Je pourrais dire que c’est le résultat des systèmes autour desquels nos sociétés sont organisées, que le capitalisme est responsable des mythes selon lesquels ces types de pratiques nous sont bénéfiques, et qu’ils agissent simplement au service de ces notions qui peuvent ne pas fonctionner dans la pratique.

Je pourrais dire que c’est la nature imparfaite de l’humanité qui est à blâmer :alors que nous sommes faits pour être parfaits, nous sommes condamnés à pécher et à agir dans notre propre intérêt tant que nous vivons sur cette terre, et ceux qui détiennent le pouvoir agiront toujours dans leur propre intérêt sans se soucier de la façon dont cela affecte les autres.

Mais si je devais expliquer pourquoi, je répondrais en toute honnêteté que je ne sais pas. Bien que je soupçonne personnellement que la vérité se trouve quelque part dans une combinaison des trois réponses que j’ai données – ainsi que d’autres facteurs que j’ai probablement omis – pour découvrir la véritable raison, il faudrait interroger ceux qui sont à la tête de ces entreprises, et il est peu probable que l’on obtienne d’eux une réponse directe. Je dois même admettre que je ne suis pas sûr que je ne serais pas dans la même situation qu’eux. Ce serait bien de ne plus avoir à se soucier du stress de l’argent, de payer son loyer ou de s’assurer qu’on a assez pour se nourrir (même si je ne pense pas que l’exploitation des autres soit le moyen d’y parvenir).

Je ne sais donc pas pourquoi. Ce que je sais, c’est que ce n’est pas une voie de réussite à long terme.

La Bible raconte l ‘histoire d’un jeune homme riche qui a posé à Jésus la question brûlante qu’il se posait sur ce qui est nécessaire pour atteindre la vie éternelle. Après avoir confirmé qu’il suivait les dix commandements et demandé à Jésus ce qu’il pouvait faire de plus, le jeune homme riche reçoit la réponse de Jésus : “Si tu veux être parfait, va, vends tes biens, donne-les aux pauvres, et tu auras un trésor dans le ciel. Puis viens, suis-moi.” Jésus poursuit en déclarant : “Je vous le dis, il est plus facile à un chameau de passer par le trou d’une aiguille qu’à un riche d’entrer dans le royaume de Dieu. Il est révélateur que la réponse du jeune homme soit de s’en aller déprimé, en raison de la quantité de richesses qu’il possédait.

Ce n’est qu’un des nombreux récits où Jésus critique l’importance que beaucoup accordent à la richesse et aux possessions matérielles, mais c’est celui qui m’a le plus marqué.
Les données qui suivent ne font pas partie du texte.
File: src/rtl/lif_membrane_update.sv
// LIF membrane potential stage: leak, integrate with saturation,
// reset-on-spike and refractory hold, paired with an external spike generator.
module lif_membrane_update #(
  parameter int n_stage    = 2,
  parameter int LEAK_SHIFT = 1,
  parameter int REFRAC     = 2
) (
  input  logic                 clk,
  input  logic                 reset,
  input  logic                 en_step,
  input  logic [n_stage+1:0]   current_in,
  input  logic [n_stage+1:0]   theta,
  input  logic                 is_spike,
  output logic [n_stage+1:0]   u,
  output logic [n_stage+1:0]   minus_teta,
  output logic                 spike_out,
  output logic                 refractory
);

  localparam int W = n_stage + 2;

  localparam logic [0:0] INTEGRATE  = 1'b0;
  localparam logic [0:0] REFRACTORY = 1'b1;

  localparam logic [7:0] REF_CNT = 8'(REFRAC);
  localparam logic [W:0] U_MAX   = {1'b0, {W{1'b1}}};

  logic [0:0]   state;
  logic [7:0]   cnt;
  logic [W-1:0] leak;
  logic [W:0]   raw;
  logic [W-1:0] u_next;

  // theta=0 maps to 0, so the generator never carries and never fires
  assign minus_teta = ~theta + W'(1);
  assign refractory = (state == REFRACTORY);

  assign leak   = u >> LEAK_SHIFT;
  assign raw    = {1'b0, u} - {1'b0, leak} + {1'b0, current_in};
  assign u_next = raw[W] ? U_MAX[W-1:0] : raw[W-1:0];

  always_ff @(posedge clk) begin
    if (reset) begin
      u         <= '0;
      spike_out <= 1'b0;
      state     <= INTEGRATE;
      cnt       <= '0;
    end else begin
      spike_out <= 1'b0;
      if (en_step) begin
        unique case (state)
          INTEGRATE: begin
            if (is_spike) begin
              u         <= '0;
              spike_out <= 1'b1;
              if (REFRAC > 0) begin
                cnt   <= REF_CNT;
                state <= REFRACTORY;
              end
            end else begin
              u <= u_next;
            end
          end
          REFRACTORY: begin
            u <= '0;
            if (cnt == 8'd1) begin
              cnt   <= '0;
              state <= INTEGRATE;
            end else begin
              cnt <= cnt - 8'd1;
            end
          end
          default: begin
            state <= INTEGRATE;
            cnt   <= '0;
          end
        endcase
      end
    end
  end

endmodule
[src/rtl/tempest_rom_loader.sv]
// Decodes the HPS ioctl stream into program/vector ROM writes and
// holds the core in reset until a complete, clean image has landed.
module tempest_rom_loader
    import tempest_loader_pkg::*;
#(
    parameter int PROG_SIZE    = PROG_SIZE_DEF,
    parameter int VEC_SIZE     = VEC_SIZE_DEF,
    parameter bit REQUIRE_LOAD = 1'b1
) (
    input  logic                 clk_25,
    input  logic                 RESET_n,
    tempest_rom_loader_if.slave  bus,
    output logic                 load_done,
    output logic                 load_err,
    output logic [15:0]          checksum,
    output logic                 core_reset_n
);

    localparam int IMG = PROG_SIZE + VEC_SIZE;

    state_t      state, state_nx;
    logic        dl_q;
    logic [24:0] count;
    logic        rise, clear, finish, empty;
    logic        strobe, take, bad;
    logic        in_ready, out_valid;
    wr_t         in_w, out_w;

    assign rise   = bus.ioctl_download && !dl_q;
    assign strobe = (state == S_LOAD) && bus.ioctl_download && bus.ioctl_wr;
    assign take   = strobe && in_ready && (in_w.region != REG_NONE);
    assign bad    = strobe && (!in_ready || in_w.region == REG_NONE);
    assign empty  = !out_valid && in_ready;

    always_comb begin
        in_w      = '0;
        in_w.data = bus.ioctl_dout;
        if (bus.ioctl_addr < 25'(PROG_SIZE)) begin
            in_w.region = REG_PROG;
            in_w.addr   = bus.ioctl_addr[14:0];
        end else if (bus.ioctl_addr < 25'(IMG)) begin
            in_w.region = REG_VEC;
            in_w.addr   = 15'(bus.ioctl_addr - 25'(PROG_SIZE));
        end
    end

    always_comb begin
        state_nx = state;
        clear    = 1'b0;
        finish   = 1'b0;
        unique case (state)
            S_IDLE, S_DONE: begin
                if (rise) begin
                    state_nx = S_LOAD;
                    clear    = 1'b1;
                end
            end
            S_LOAD: begin
                if (!bus.ioctl_download) state_nx = S_FLUSH;
            end
            S_FLUSH: begin
                // a new download that rose mid-flush starts once the pipe drains
                if (empty) begin
                    finish   = 1'b1;
                    clear    = bus.ioctl_download;
                    state_nx = bus.ioctl_download ? S_LOAD : S_DONE;
                end
            end
            default: state_nx = S_IDLE;
        endcase
    end

    // dl_q resets high so a download already in progress is not mistaken for a rise
    always_ff @(posedge clk_25 or negedge RESET_n) begin
        if (!RESET_n) begin
            state        <= S_IDLE;
            dl_q         <= 1'b1;
            count        <= '0;
            checksum     <= '0;
            load_done    <= 1'b0;
            load_err     <= 1'b0;
            core_reset_n <= 1'b0;
        end else begin
            state        <= state_nx;
            dl_q         <= bus.ioctl_download;
            core_reset_n <= REQUIRE_LOAD ? load_done : 1'b1;
            if (clear) begin
                count     <= '0;
                checksum  <= '0;
                load_done <= 1'b0;
                load_err  <= 1'b0;
            end else begin
                if (take) begin
                    count    <= count + 25'd1;
                    checksum <= checksum + {8'h00, in_w.data};
                end
                if (bad) load_err <= 1'b1;
                if (finish) begin
                    load_done <= !load_err && (count == 25'(IMG));
                    if (load_err || count != 25'(IMG)) load_err <= 1'b1;
                end
            end
        end
    end

    loader_skid_buf u_skid (
        .clk       (clk_25),
        .rst_n     (RESET_n),
        .in_valid  (take),
        .in_data   (in_w),
        .in_ready  (in_ready),
        .out_valid (out_valid),
        .out_data  (out_w),
        .out_ready (bus.rom_ready)
    );

    assign bus.ioctl_wait = !in_ready;
    assign bus.prog_we    = out_valid && (out_w.region == REG_PROG);
    assign bus.vec_we     = out_valid && (out_w.region == REG_VEC);
    assign bus.prog_addr  = out_w.addr;
    assign bus.vec_addr   = out_w.addr[11:0];
    assign bus.rom_data   = out_w.data;

endmodule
Je me demande comment Jésus aurait pu réagir à la richesse de quelqu’un comme Jeff Bezos ou Elon Musk qui, dans une journée particulièrement bonne, ont le potentiel de gagner plus d’un milliard de dollars par heure. Je me demande si ce niveau de richesse n’est pas plus un obstacle qu’un avantage. Je sais qu’il m’est difficile d’envisager de donner toutes mes économies à l’heure actuelle (et si je perds mon emploi, ou si j’en ai besoin pour l’hôpital ?), mais je me demande à quel point ce serait plus difficile si j’étais à leur niveau.

Je me pose beaucoup de questions, mais il y a une chose dont je suis certain. Quand il s’agit de se concentrer, je vais essayer de garder les yeux rivés sur les gens qui ont besoin de moi et de faire en sorte que mes bonnes actions leur profitent, car c’est ce qui est le plus important.


Ryan Stanton est titulaire d’un doctorat en médias et communications de l’université de Sydney. Il est un disciple passionné de Jésus, un joueur passionné de jeux de société et un admirateur de science-fiction. Une version de cet article a été publiée pour la première fois sur le site web Signs of the Times Australia/New Zealand et est republiée avec l’autorisation de l’auteur.